The iPhone 5 is better than its predecessor but not as good as some rivals.
Vodafone may gain a short-term advantage over Telecom and 2degrees when it comes to attracting iPhone 5 fans, but the balance could shift by the end of the year.
The latest Apple iPhone, unveiled in the United States overnight, supports a technology being rolled out by Vodafone called dual-carrier HSDPA. It is capable of providing theoretical peak download speeds of 42 megabits per second - double that of other 3G technologies such as HSPA+, deployed by Telecom.
Vodafone New Zealand chief executive Russell Stanners told Fairfax NZ last week that the company was spending "tens of millions of dollars" on the upgrade.
Twelve per cent of its cellsites supported the technology and it planned to have upgraded 52 per cent by March.
"That is an exclusive capability in the market - no-one else has launched at that speed," he said.
However, the latest iPhone also supports 4G technology LTE, which Telecom plans to introduce through limited customer trials later this year and which should provide even faster connections and new features.
While the debate around theoretical peak download speeds is likely to wash over many consumers, the underlying importance of faster network technologies is they let carriers support more users, at faster speeds and at a low cost 0 enabling them to put together more attractive plans with, for example, more generous data caps, without compromising network performance.
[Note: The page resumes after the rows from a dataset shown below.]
This is an optimization exercise on Yosys and OpenROAD, whose aim is small area, a short achievable clock period and few clock cycles per item, not a production implementation.
RTL that was checked went through simulation tests only; none was proved equivalent to the original.
No functional check of the RTL was part of run 4.

==> flow/design.v <==
module golay_parity (
    input  wire [11:0] m,
    output reg  [11:0] p
);
    localparam [143:0] A24 = {
        12'b011111111111, 12'b110001110110, 12'b100011101101, 12'b100111011010,
        12'b101110110100, 12'b111101101000, 12'b111011010001, 12'b110110100011,
        12'b101101000111, 12'b111010001110, 12'b110100011101, 12'b101000111011
    };
    integer c;
    always @(*) begin
        for (c = 0; c < 12; c = c + 1)
            p[c] = ^(m & A24[12*c +: 12]);
    end
endmodule
What follows belongs to an exercise in optimizing a design on an open flow for small area, a short achievable clock period and few clock cycles per item; a production flow would make more cautious choices. Function was checked by simulation only, so behaviour that the tests miss may differ from the original. Power figures rest on the tool's default switching activity, not on a simulated workload.

`design/flow/constraint.sdc`:
```
create_clock -name core_clock -period 10.0 [get_ports {clk}]
set_input_delay 2.0000 -clock core_clock [delete_from_list [all_inputs] [get_ports {clk}]]
set_output_delay 2.0000 -clock core_clock [all_outputs]
set_load 0.01 [all_outputs]
```
`design/flow/config.mk`:
```
export PLATFORM = sky130hd
export DESIGN_NAME = rtp_depkt
export DESIGN_NICKNAME = rtp_depkt
export VERILOG_FILES = /design/flow/design.v
export SDC_FILE = /design/flow/constraint.sdc
export NUM_CORES = 4
export LEC_CHECK = 0
export CAP_MARGIN = 20
export CORE_MARGIN = 2
export CORE_UTILIZATION = 40
export PLACE_DENSITY = 0.6
export SETUP_SLACK_MARGIN = 5
export SLEW_MARGIN = 20
```
`design/flow/run.sh`:
```
#!/bin/bash
# synth_recipe.tcl (not shown) runs the flow's synth.tcl, then flattens the netlist and writes it again
# the make line also repeats each setting of config.mk as NAME=value (left out here)
make -C /OpenROAD-flow-scripts/flow DESIGN_CONFIG=/design/flow/config.mk WORK_HOME=/design/flow/orfs CLKGATE_MAP_FILE= SYNTH_SCRIPT=/design/flow/synth_recipe.tcl finish
```
This is an optimization exercise on Yosys and OpenROAD, whose aim is small area, not a production implementation.
RTL that was checked went through simulation tests only; none was proved equivalent to the original.
Only the layout flow was run in runs 1 and 2; the RTL was not checked for function there.
Power figures rest on the tool's default switching activity, not on a simulated workload.

### flow/config.mk
export PLATFORM = sky130hd
export DESIGN_NAME = esp_frame_rx
export DESIGN_NICKNAME = esp_frame_rx
export VERILOG_FILES = /design/flow/design.v
export SDC_FILE = /design/flow/constraint.sdc
export NUM_CORES = 4
export LEC_CHECK = 0
export CAP_MARGIN = 20
export CORE_MARGIN = 2
export CORE_UTILIZATION = 50
export CTS_BUF_LIST = sky130_fd_sc_hd__clkbuf_16
export CTS_CLUSTER_DIAMETER = 60
export CTS_CLUSTER_SIZE = 24
export PLACE_DENSITY = 0.65
export SLEW_MARGIN = 20
export SYNTH_HIERARCHICAL = 1
export SYNTH_MINIMUM_KEEP_SIZE = 0
### flow/design.v
module esp_frame_rx (
    input  wire        clk,
    input  wire        rst,
    input  wire        cmd_valid,
    output wire        cmd_ready,
    input  wire [7:0]  cmd_op,
    input  wire [15:0] cmd_n,
    output reg         rsp_valid,
    output reg  [2:0]  rsp_tag,
    output wire [3:0]  rsp_code,
    output reg  [8:0]  rsp_a,
    output reg  [7:0]  rsp_b,
    input  wire [6:0]  rd_idx,
    output wire [7:0]  rd_data,
    output wire        src_rd,
    input  wire [1:0]  src_stat,
    input  wire [7:0]  src_data
);
    localparam [7:0] DS = 8'hA5;
    localparam [7:0] DE = 8'h5A;
    localparam [7:0] OP_BUFFER = 8'h01;
    localparam [7:0] OP_PEEK   = 8'h02;
    localparam [7:0] OP_SLICE  = 8'h03;
    localparam [7:0] OP_DRAIN  = 8'h04;
    localparam [7:0] OP_RECV   = 8'h12;
    localparam [2:0] T_READY  = 3'd0;
    localparam [2:0] T_WBLOCK = 3'd1;
    localparam [2:0] T_ERR    = 3'd2;
    localparam [2:0] T_FAULT  = 3'd3;
    localparam [2:0] T_REFUSE = 3'd4;
    localparam [1:0] C_EARLY_END   = 2'd0;
    localparam [1:0] C_CRC         = 2'd1;
    localparam [1:0] C_MISSING_END = 2'd2;
    localparam [1:0] C_TRANSPORT   = 2'd3;
    localparam [2:0] S_IDLE  = 3'd0;
    localparam [2:0] S_BUF   = 3'd1;    
    localparam [2:0] S_PEEK  = 3'd2;    
    localparam [2:0] S_SCAN  = 3'd3;    
    localparam [2:0] S_BODY  = 3'd4;    
    localparam [2:0] S_END   = 3'd5;    
    localparam [2:0] S_DROP  = 3'd6;    
    localparam [2:0] S_DRAIN = 3'd7;    
    reg  [1023:0] ring;
    wire [7:0]    tap = ring[1023:1016];
    reg [6:0] ptr;        
    reg [7:0] count;
    reg [6:0] roff;       
    reg       faulted;
    reg [2:0] state;
    reg [1:0] rsp_code_lo;
    reg [6:0] jpos;       
    assign rsp_code = {2'b01, rsp_code_lo};
    function [7:0] crc8_byte;
        input [7:0] c_in;
        input [7:0] b;
        integer k;
        reg [7:0] c;
        begin
            c = c_in ^ b;
            for (k = 0; k < 8; k = k + 1)
                c = c[0] ? ((c >> 1) ^ 8'h8C) : (c >> 1);
            crc8_byte = c;
        end
    endfunction
    wire idle = (state == S_IDLE);
    wire take = cmd_valid && idle;
    assign cmd_ready = idle;
    wire head_at_tap = (ptr == 7'd0);
    wire tail_at_tap = (ptr == count[6:0]);
    assign src_rd = !rst && (state == S_BUF) && !count[7] && tail_at_tap;
    rx_rdport u_rd (.addr(roff + rd_idx), .ring(ring), .q(rd_data));
    always @(posedge clk)
        ring <= {ring[1015:0], src_rd ? src_data : tap};
    reg  [7:0] cx;
    reg        cc;
    always @(*) begin
        case (state)
        S_IDLE:  begin cx = ~cmd_n[7:0];   cc = 1'b1; end   
        S_BUF:   begin cx = 8'h00;         cc = 1'b1; end   
        S_END:   begin cx = ~{1'b0, ptr};  cc = 1'b0; end   
        default: begin cx = 8'hFF;         cc = 1'b0; end   
        endcase
    end
    wire [8:0] csum = {1'b0, count} + {1'b0, cx} + {8'd0, cc};
    wire       cge  = csum[8];      
    wire len_at_tap = (ptr == 7'd1);
    wire at_cb      = (ptr == rsp_b[6:0] + 7'd2) && !len_at_tap;
    always @(posedge clk) begin
        ptr  <= ptr + 7'd1;
        roff <= roff - 7'd1;
        rsp_valid <= 1'b0;
        if (rst) begin
            state   <= S_IDLE;
            ptr     <= 7'd0;
            count   <= 8'd0;
            faulted <= 1'b0;
        end else begin
            case (state)
            S_IDLE: if (take) begin
                if (cmd_op != OP_BUFFER && cmd_op != OP_PEEK && cmd_op != OP_SLICE &&
                    cmd_op != OP_DRAIN && cmd_op != OP_RECV) begin
                    rsp_valid <= 1'b1;
                    rsp_tag   <= T_REFUSE;
                end else if (faulted) begin
                    rsp_valid <= 1'b1;
                    rsp_tag   <= T_FAULT;
                end else begin
                    rsp_tag <= T_READY;
                    case (cmd_op)
                    OP_BUFFER: state <= S_BUF;
                    OP_PEEK: begin
                        rsp_code_lo[0] <= 1'b0;
                        if (count == 8'd0) begin
                            rsp_valid <= 1'b1;
                            rsp_a     <= 9'd0;
                        end else
                            state <= S_PEEK;
                    end
                    OP_SLICE: begin
                        rsp_code_lo[0] <= 1'b1;
                        state          <= S_PEEK;
                    end
                    OP_DRAIN: begin
                        if (!cge || cmd_n[15:8] != 8'd0) begin
                            rsp_valid <= 1'b1;
                            faulted   <= 1'b1;
                            rsp_tag   <= T_FAULT;
                        end else begin
                            rsp_a <= {1'b0, csum[7:0]};
                            state <= S_DRAIN;
                        end
                    end
                    default: state <= S_SCAN;    
                    endcase
                end
            end
            S_BUF: begin
                if (count[7]) begin
                    rsp_valid <= 1'b1;
                    state     <= S_IDLE;
                end else if (tail_at_tap) begin
                    if (src_stat[1]) begin
                        rsp_valid   <= 1'b1;
                        rsp_tag     <= T_ERR;
                        rsp_code_lo <= C_TRANSPORT;
                        rsp_a       <= {1'b0, src_data};
                        state       <= S_IDLE;
                    end else if (src_stat[0]) begin
                        count <= csum[7:0];
                    end else begin
                        rsp_valid <= 1'b1;
                        state     <= S_IDLE;
                    end
                end
            end
            S_PEEK: if (head_at_tap) begin
                rsp_valid <= 1'b1;
                state     <= S_IDLE;
                if (rsp_code_lo[0]) begin
                    roff  <= 7'h7F;
                    rsp_a <= {1'b0, count};
                end else
                    rsp_a <= {1'b1, tap};
            end
            S_DRAIN: begin
                if (count == rsp_a[7:0]) begin
                    rsp_valid <= 1'b1;
                    state     <= S_IDLE;
                end else begin
                    ptr   <= ptr;
                    count <= csum[7:0];
                end
            end
            S_SCAN: begin
                rsp_a <= 9'd0;
                jpos  <= 7'd0;
                if (count == 8'd0) begin
                    rsp_valid <= 1'b1;
                    rsp_tag   <= T_WBLOCK;
                    state     <= S_IDLE;
                end else if (head_at_tap) begin
                    if (tap == DS) begin
                        state <= S_BODY;
                    end else begin
                        ptr   <= ptr;
                        count <= csum[7:0];
                    end
                end
            end
            S_BODY: begin
                if (len_at_tap) begin
                    roff  <= 7'd0;       
                    rsp_b <= tap;
                    if (count[7:1] == 7'd0 || tap > 8'd124) begin
                        rsp_valid <= 1'b1;
                        rsp_tag   <= T_WBLOCK;
                        state     <= S_IDLE;
                    end
                end
                if (at_cb) begin
                    rsp_b <= tap;
                    state <= S_END;
                end else
                    rsp_a <= {1'b0, crc8_byte(rsp_a[7:0], tap)};
                if (tap == DE)
                    jpos <= ptr;
            end
            S_END: begin
                rsp_tag <= T_ERR;
                state   <= S_DROP;
                if (!cge) begin
                    rsp_valid <= 1'b1;
                    rsp_tag   <= T_WBLOCK;
                    state     <= S_IDLE;
                end else if (tap != DE && jpos != 7'd0) begin
                    rsp_code_lo <= C_EARLY_END;
                    rsp_a       <= {2'b00, jpos};
                    rsp_b       <= {1'b0, ptr};
                end else if (rsp_a[7:0] != rsp_b) begin
                    rsp_code_lo <= C_CRC;
                end else if (tap != DE) begin
                    rsp_code_lo <= C_MISSING_END;
                    rsp_a       <= {2'b00, ptr};
                    rsp_b       <= tap;
                end else begin
                    rsp_valid <= 1'b1;
                    rsp_tag   <= T_READY;
                    rsp_a     <= {2'b00, ptr - 7'd3};
                    ptr       <= 7'd0;
                    count     <= csum[7:0];
                    state     <= S_IDLE;
                end
            end
            S_DROP: if (ptr == 7'h7F) begin
                rsp_valid <= 1'b1;
                roff      <= 7'd0;
                ptr       <= ptr;
                count     <= csum[7:0];
                state     <= S_IDLE;
            end
            default: state <= S_IDLE;
            endcase
        end
    end
endmodule
module rx_rdport (
    input  wire [6:0]    addr,
    input  wire [1023:0] ring,
    output wire [7:0]    q
);
    wire [127:0] sel;
    rx_dec128 u_dec (.a(addr), .sel(sel));
    genvar b, i;
    generate
        for (b = 0; b < 8; b = b + 1) begin : gbit
            wire [127:0] d;
            for (i = 0; i < 128; i = i + 1) begin : gbyte
                assign d[i] = ring[8*(127 - i) + b];
            end
            rx_sel128 u_sel (.sel(sel), .d(d), .q(q[b]));
        end
    endgenerate
endmodule
module rx_dec128 (
    input  wire [6:0]   a,
    output wire [127:0] sel
);
    wire [7:0]  lo_n;
    wire [15:0] hi_n;
    rx_pre3 u_lo (.a(a[2:0]), .y_n(lo_n));
    rx_pre4 u_hi (.a(a[6:3]), .y_n(hi_n));
    genvar h, l;
    generate
        for (h = 0; h < 16; h = h + 1) begin : gh
            for (l = 0; l < 8; l = l + 1) begin : gl
                rx_nor2 u_n (.a(hi_n[h]), .b(lo_n[l]), .y(sel[8*h + l]));
            end
        end
    endgenerate
endmodule
module rx_pre3 (
    input  wire [2:0] a,
    output wire [7:0] y_n
);
    assign y_n = ~(8'd1 << a);
endmodule
module rx_pre4 (
    input  wire [3:0]  a,
    output wire [15:0] y_n
);
    assign y_n = ~(16'd1 << a);
endmodule
module rx_nor2 (
    input  wire a, b,
    output wire y
);
    assign y = ~(a | b);
endmodule
module rx_sel128 (
    input  wire [127:0] sel,
    input  wire [127:0] d,
    output wire         q
);
    wire [42:0] t;
    genvar g;
    generate
        for (g = 0; g < 42; g = g + 1) begin : grp
            rx_aoi222 u_g (.a0(sel[3*g]),   .b0(d[3*g]),
                           .a1(sel[3*g+1]), .b1(d[3*g+1]),
                           .a2(sel[3*g+2]), .b2(d[3*g+2]), .y(t[g]));
        end
    endgenerate
    rx_aoi22 u_last (.a0(sel[126]), .b0(d[126]), .a1(sel[127]), .b1(d[127]), .y(t[42]));
    rx_nand43 u_or (.x(t), .y(q));
endmodule
module rx_aoi222 (
    input  wire a0, b0, a1, b1, a2, b2,
    output wire y
);
    assign y = ~((a0 & b0) | (a1 & b1) | (a2 & b2));
endmodule
module rx_aoi22 (
    input  wire a0, b0, a1, b1,
    output wire y
);
    assign y = ~((a0 & b0) | (a1 & b1));
endmodule
module rx_nand43 (
    input  wire [42:0] x,
    output wire        y
);
    assign y = ~&x;
endmodule
### flow/run.sh
#!/bin/bash
# synth_recipe.tcl (not shown) runs the flow's synth.tcl, then flattens the netlist and writes it again
# the make line also repeats each setting of config.mk as NAME=value (left out here)
make -C /OpenROAD-flow-scripts/flow DESIGN_CONFIG=/design/flow/config.mk WORK_HOME=/design/flow/orfs CLKGATE_MAP_FILE= SYNTH_SCRIPT=/design/flow/synth_recipe.tcl finish
### flow/constraint.sdc
create_clock -name core_clock -period 12.0 [get_ports {clk}]
set_input_delay 2.4000 -clock core_clock [delete_from_list [all_inputs] [get_ports {clk}]]
set_output_delay 2.4000 -clock core_clock [all_outputs]
set_load 0.01 [all_outputs]
==> run notes, run 1 <==
Clocking:
- The maximum number of buffers from clock root to sink is 3.
- The clock input transition at the sequential cells of the worst setup and hold paths is about 0.090 ns.
- The number of gates resized after CTS was 0.
- TritonCTS built the clock tree.
- The post-CTS setup buffer count is 0.
- The count of hold buffers inserted by post-cts repair is 0.
- The CTS root buffer is sky130_fd_sc_hd__clkbuf_16.
- The H-tree was split into 2 levels.
- Buffers inserted during clock tree synthesis total 57.
- The later pin in the worst-skew pair is clocked with a latency of about 0.65 ns.
- The CTS sink count is between 1000 and 1500.

Placement:
- The port buffer count is 76.
- The HPWL after detailed placement is approximately 58000 um.
- Routability-driven placement finished with a final weighted congestion of 0.9335.

Yosys:
- By count the netlist is led by 1051 x sky130_fd_sc_hd__dfxtp_1, 336 x sky130_fd_sc_hd__a222oi_1, 181 x sky130_fd_sc_hd__nor2_1, 88 x sky130_fd_sc_hd__nand4_1, 57 x sky130_fd_sc_hd__nand2_1.
- For this run, asynchronously set or reset flops after synthesis account for 0.
- The number of synthesized flops with an enable pin is 29.
- Among all flip-flop cells after synthesis, the most frequent one is sky130_fd_sc_hd__dfxtp_1.
- By area the synthesized netlist is led by sky130_fd_sc_hd__dfxtp_1 69%, sky130_fd_sc_hd__a222oi_1 11%, sky130_fd_sc_hd__edfxtp_1 2.9%.
- The largest total area in the synthesized netlist belongs to sky130_fd_sc_hd__dfxtp_1.
- The share of synthesized area in the top cell type comes to 0.6919.
- The area of the mapped netlist is 30410 um^2.
- The count of warnings emitted by yosys is 7.
- The share of the yosys chip area belonging to registers is 0.7205.
- Synthesis handed over a netlist of approximately 2200 instances.
- Yosys instantiated no cell more often than sky130_fd_sc_hd__dfxtp_1.
- The per-instance average area after synthesis is 13.58 um^2.
- The number of nets produced by synthesis is 2305.
- The number of different library cells used by synthesis comes to slightly below 80.
- The synthesis-stage register bit count is between 1000 and 1500.

Hold path:
- Along the worst hold path, the cell count comes to 0.
- The worst hold path begins at ring[616]$_DFF_P_.
- The class of the tightest hold or removal check is flip-flop to flip-flop.
- For hold timing, the worst endpoint is ring[624]$_DFF_P_.

Setup path:
- The endpoint class of the critical path is an output pin.
- The critical path required time is 9.60 ns.
- The endpoint identified for the worst register-to-register timing path is rsp_tag[1]$_DFFE_PP_.
- The launching point of the worst reg2reg path is ptr[0]$_SDFFE_PP0P_.
- The worst-path maximum fanout is 16.
- For the worst flop-to-flop path, the logic depth is 12.
- Data on the critical path arrives at its endpoint at 7.78 ns.
- The critical path starts at rd_idx[0].
- The register-to-register setup slack is roughly 7.7 ns.
- STA classifies the critical path startpoint as an input pin.
- The critical path in this run is classified as input pin to output pin.

Power:
- Of the total power, registers draw 0.535.
- Of the total power, the clock network draws 0.295.
- For this design the static power due to leakage is around 12 nW.
- The total power is approximately 7 mW.
- The internal power of the cells totals ~5 mW.
- In this run the power spent charging and discharging nets is ~2.1 mW.
- The share of total power dissipated in combinational logic is 0.170.
- The peak supply drop is 0.1794 mV.
- The power per standard cell area is roughly 210 nW/um^2.
- Of the total power, the share spent switching nets is 0.2957.

Route:
- The first TritonRoute pass finished after 9 iterations.
- The total via count in the routed design is 20180.
- Dividing the detail-routed wire length by the instance count gives 25.57 um.
- The count of nets left with antenna violations once routing finished came out at 0.
- After detailed routing, the total wire length is just over 80000 um.
- The DRC violation count after routing is 0.
- The per-cell via count in the routed design is between 6 and 7.
- For this block, the initial DRC count from the detailed router was about 3200.

Timing:
- The portion of the clock cycle consumed by the worst path in the final layout is 0.8484.
- The setup total negative slack is 0 ns.
- The total count of max-transition violations in the final report is 0.
- The number of endpoints with negative hold slack in the final report came to 0.
- The post-layout minimum cycle time is 10.18 ns.
- At the pin with the least slew margin, the transition time is about 1.2 ns.
- Setup violations remaining at the end of the flow were counted as 0.
- The worst clock skew on the final layout is between 0.015 and 0.02 ns.
- The headroom to the max-slew limit is 0.2318.
- The top achievable clock speed is 98.22 MHz.
- Setup repair after global routing left no endpoint under its margin.

Finish:
- In the final layout, the share of cells above drive strength 1 is 0.05588.
- Compared with the post-synthesis result, the final layout area differs by 11.38%.
- The final layout net count is roughly 2400.
- The area of the multi-input gates is between 8000 and 9000 um^2.
- Measured on the finished design, the core utilization comes to 0.5622.
- The diode insertion count for antenna repair is 0.
- In the final layout, flip-flops and latches occupy 21910 um^2.
- The layout filler cell count is roughly 4800.

Die:
- The count of pins on the block boundary is 79.
- The height of the die is between 200 and 300 um.
- After floorplanning, the core was sized to cover around 60000 um^2.
- The die covers about 63000 um^2.
- Row generation in the floorplan step produced 90 rows.
- The die is ~250 um wide.
- The initial core utilization is 0.5048.

Global routing:
- The first global-routing pass estimated between 100000 and 150000 um of wire.
- The initial antenna violation count is 0.
- For met1 alone, demand over resource in global routing was 0.3474.
- Across every metal layer, demand over resource in global routing totals 0.2537.
- The global-route congestion overflow total is 0.
- The met3 capacity usage during global routing is 0.03710.
- The maximum number of pins on one net before global-route repair is 30.
- The layer with the highest usage after global routing is met2.
- The via count of the first global-routing pass was about 20000.
- The met2 capacity usage during global routing is 0.4112.

Run status:
- The run finished with no timing, DRC or antenna violations.

Job:
- Across the run, the number of max-cap violations was 0.
[how the worst max path moves through the flow]
stage	endpoint	slack [ns]	depth (start not counted)
after CTS	rd_data[0]	1.99	13
after floorplan	rd_data[0]	4.23	16
after detailed placement	rd_data[0]	2.04	12
after global placement	rd_data[0]	2.07	18
final	rd_data[2]	1.82	12
after global routing	rd_data[0]	1.70	18
[per-module statistics from Yosys (local to each module, per instance), excerpt]
module / flip-flops and latches / copies in the design / cell area [um^2]
esp_frame_rx: 1080 / 1 / 25500
rx_aoi22: 0 / 8 / 12.51
rx_aoi222: 0 / 336 / 10.01
rx_nand43: 0 / 8 / 90.09
rx_nor2: 0 / 128 / 3.754
rx_pre3: 0 / 1 / 60.06
rx_pre4: 0 / 1 / 186.4
[critical path: stages]
cell,delay (ns)
sky130_fd_sc_hd__clkdlybuf4s50_1,0.49
sky130_fd_sc_hd__ha_1,0.18
sky130_fd_sc_hd__inv_1,0.05
sky130_fd_sc_hd__fa_1,0.41
sky130_fd_sc_hd__xnor2_1,0.43
sky130_fd_sc_hd__or3_1,0.96
sky130_fd_sc_hd__nor2_1,0.43
sky130_fd_sc_hd__a222oi_1,0.48
sky130_fd_sc_hd__nand4_1,0.23
sky130_fd_sc_hd__nor4_1,0.79
sky130_fd_sc_hd__nand3_1,0.34
sky130_fd_sc_hd__clkdlybuf4s50_1,0.57
[placed cells by master (no fill, tap or decap), types with 11 or more instances in the layout]
master / synthesis / layout
sky130_fd_sc_hd__a21oi_1: 39 / 39
sky130_fd_sc_hd__a222oi_1: 336 / 336
sky130_fd_sc_hd__buf_4: 2 / 20
sky130_fd_sc_hd__clkbuf_16: 0 / 57
sky130_fd_sc_hd__clkdlybuf4s50_1: 0 / 76
sky130_fd_sc_hd__dfxtp_1: 1051 / 1051
sky130_fd_sc_hd__edfxtp_1: 29 / 29
sky130_fd_sc_hd__ha_1: 19 / 19
sky130_fd_sc_hd__inv_1: 22 / 26
sky130_fd_sc_hd__mux2_2: 11 / 11
sky130_fd_sc_hd__mux2i_1: 19 / 19
sky130_fd_sc_hd__nand2_1: 57 / 57
sky130_fd_sc_hd__nand2b_1: 12 / 12
sky130_fd_sc_hd__nand3_1: 27 / 27
sky130_fd_sc_hd__nand4_1: 88 / 88
sky130_fd_sc_hd__nor2_1: 181 / 181
sky130_fd_sc_hd__nor3_1: 26 / 26
sky130_fd_sc_hd__nor4_1: 26 / 26
sky130_fd_sc_hd__o21ai_0: 27 / 27
sky130_fd_sc_hd__xnor2_1: 47 / 47
sky130_fd_sc_hd__xor2_1: 23 / 23
[cell type report]
type,count,area share
clock buffer,57,0.04211
clock inverter,21,0.008274
inverter,23,0.002549
multi-input combinational,1103,0.2444
sequential,1080,0.6469
tap,782,0.02889
timing repair buffer,96,0.02689
[metrics by stage]
stage	hold slack (ns)	setup slack, ns	area [um^2]	cells
after floorplan	0.3298	4.235	30410	2239
final	0.3364	1.819	33870	3162
after detailed placement	0.3348	2.041	32160	3084
after global routing	0.3411	1.704	33870	3162
after CTS	0.3389	1.986	33870	3162
after global placement	0.3305	2.065	32160	3084
[flip-flops by register name (all words and copies together) (netlist names)]
register,count
roff,7
count,8
rsp_a,9
rsp_valid,1
rsp_tag,3
rsp_code_lo,2
rsp_b,8
ring,1024
jpos,7
faulted,1
state,3
ptr,7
Appearing to anticipate a war of words over which network was best placed to support the iPhone 5, Stanners noted last week that dual-carrier HSDPA had been designated a "4G" technology by the International Telecommunications Union and was being marketed as such by carriers in the United States.
However, it lacks many of the characteristics of LTE that are more usually associated with 4G - such as very low latency and the ability to better manage voice calls - and it looks unlikely to shake off the "3G" tag in New Zealand. Stanners indicated Vodafone New Zealand had no plans to try to rebrand dual carrier HSDPA as a 4G technology unless provoked.
The head of Telecom's Gen-i subsidiary, Chris Quin, said in May that its LTE pilot would take place in Auckland, Wellington and some smaller centres and regions and Telecom might not take the equipment down afterwards, meaning it could evolve into a full commercial launch of 4G.
4G technology should become cheaper to deploy and more widely available after 2014, following the closure of the analogue television network and the release of "digital dividend" 700MHz radio spectrum, which Vodafone, Telecom and 2degrees are all expected to bid for. Stanners had no date for its own LTE launch, but reiterated the technology was on its roadmap.
"Hopefully we'll be able to purchase some 700MHz spectrum," he said. Telecom spokeswoman Jo Jalfon said Telecom was "committed to maintaining our network advantage".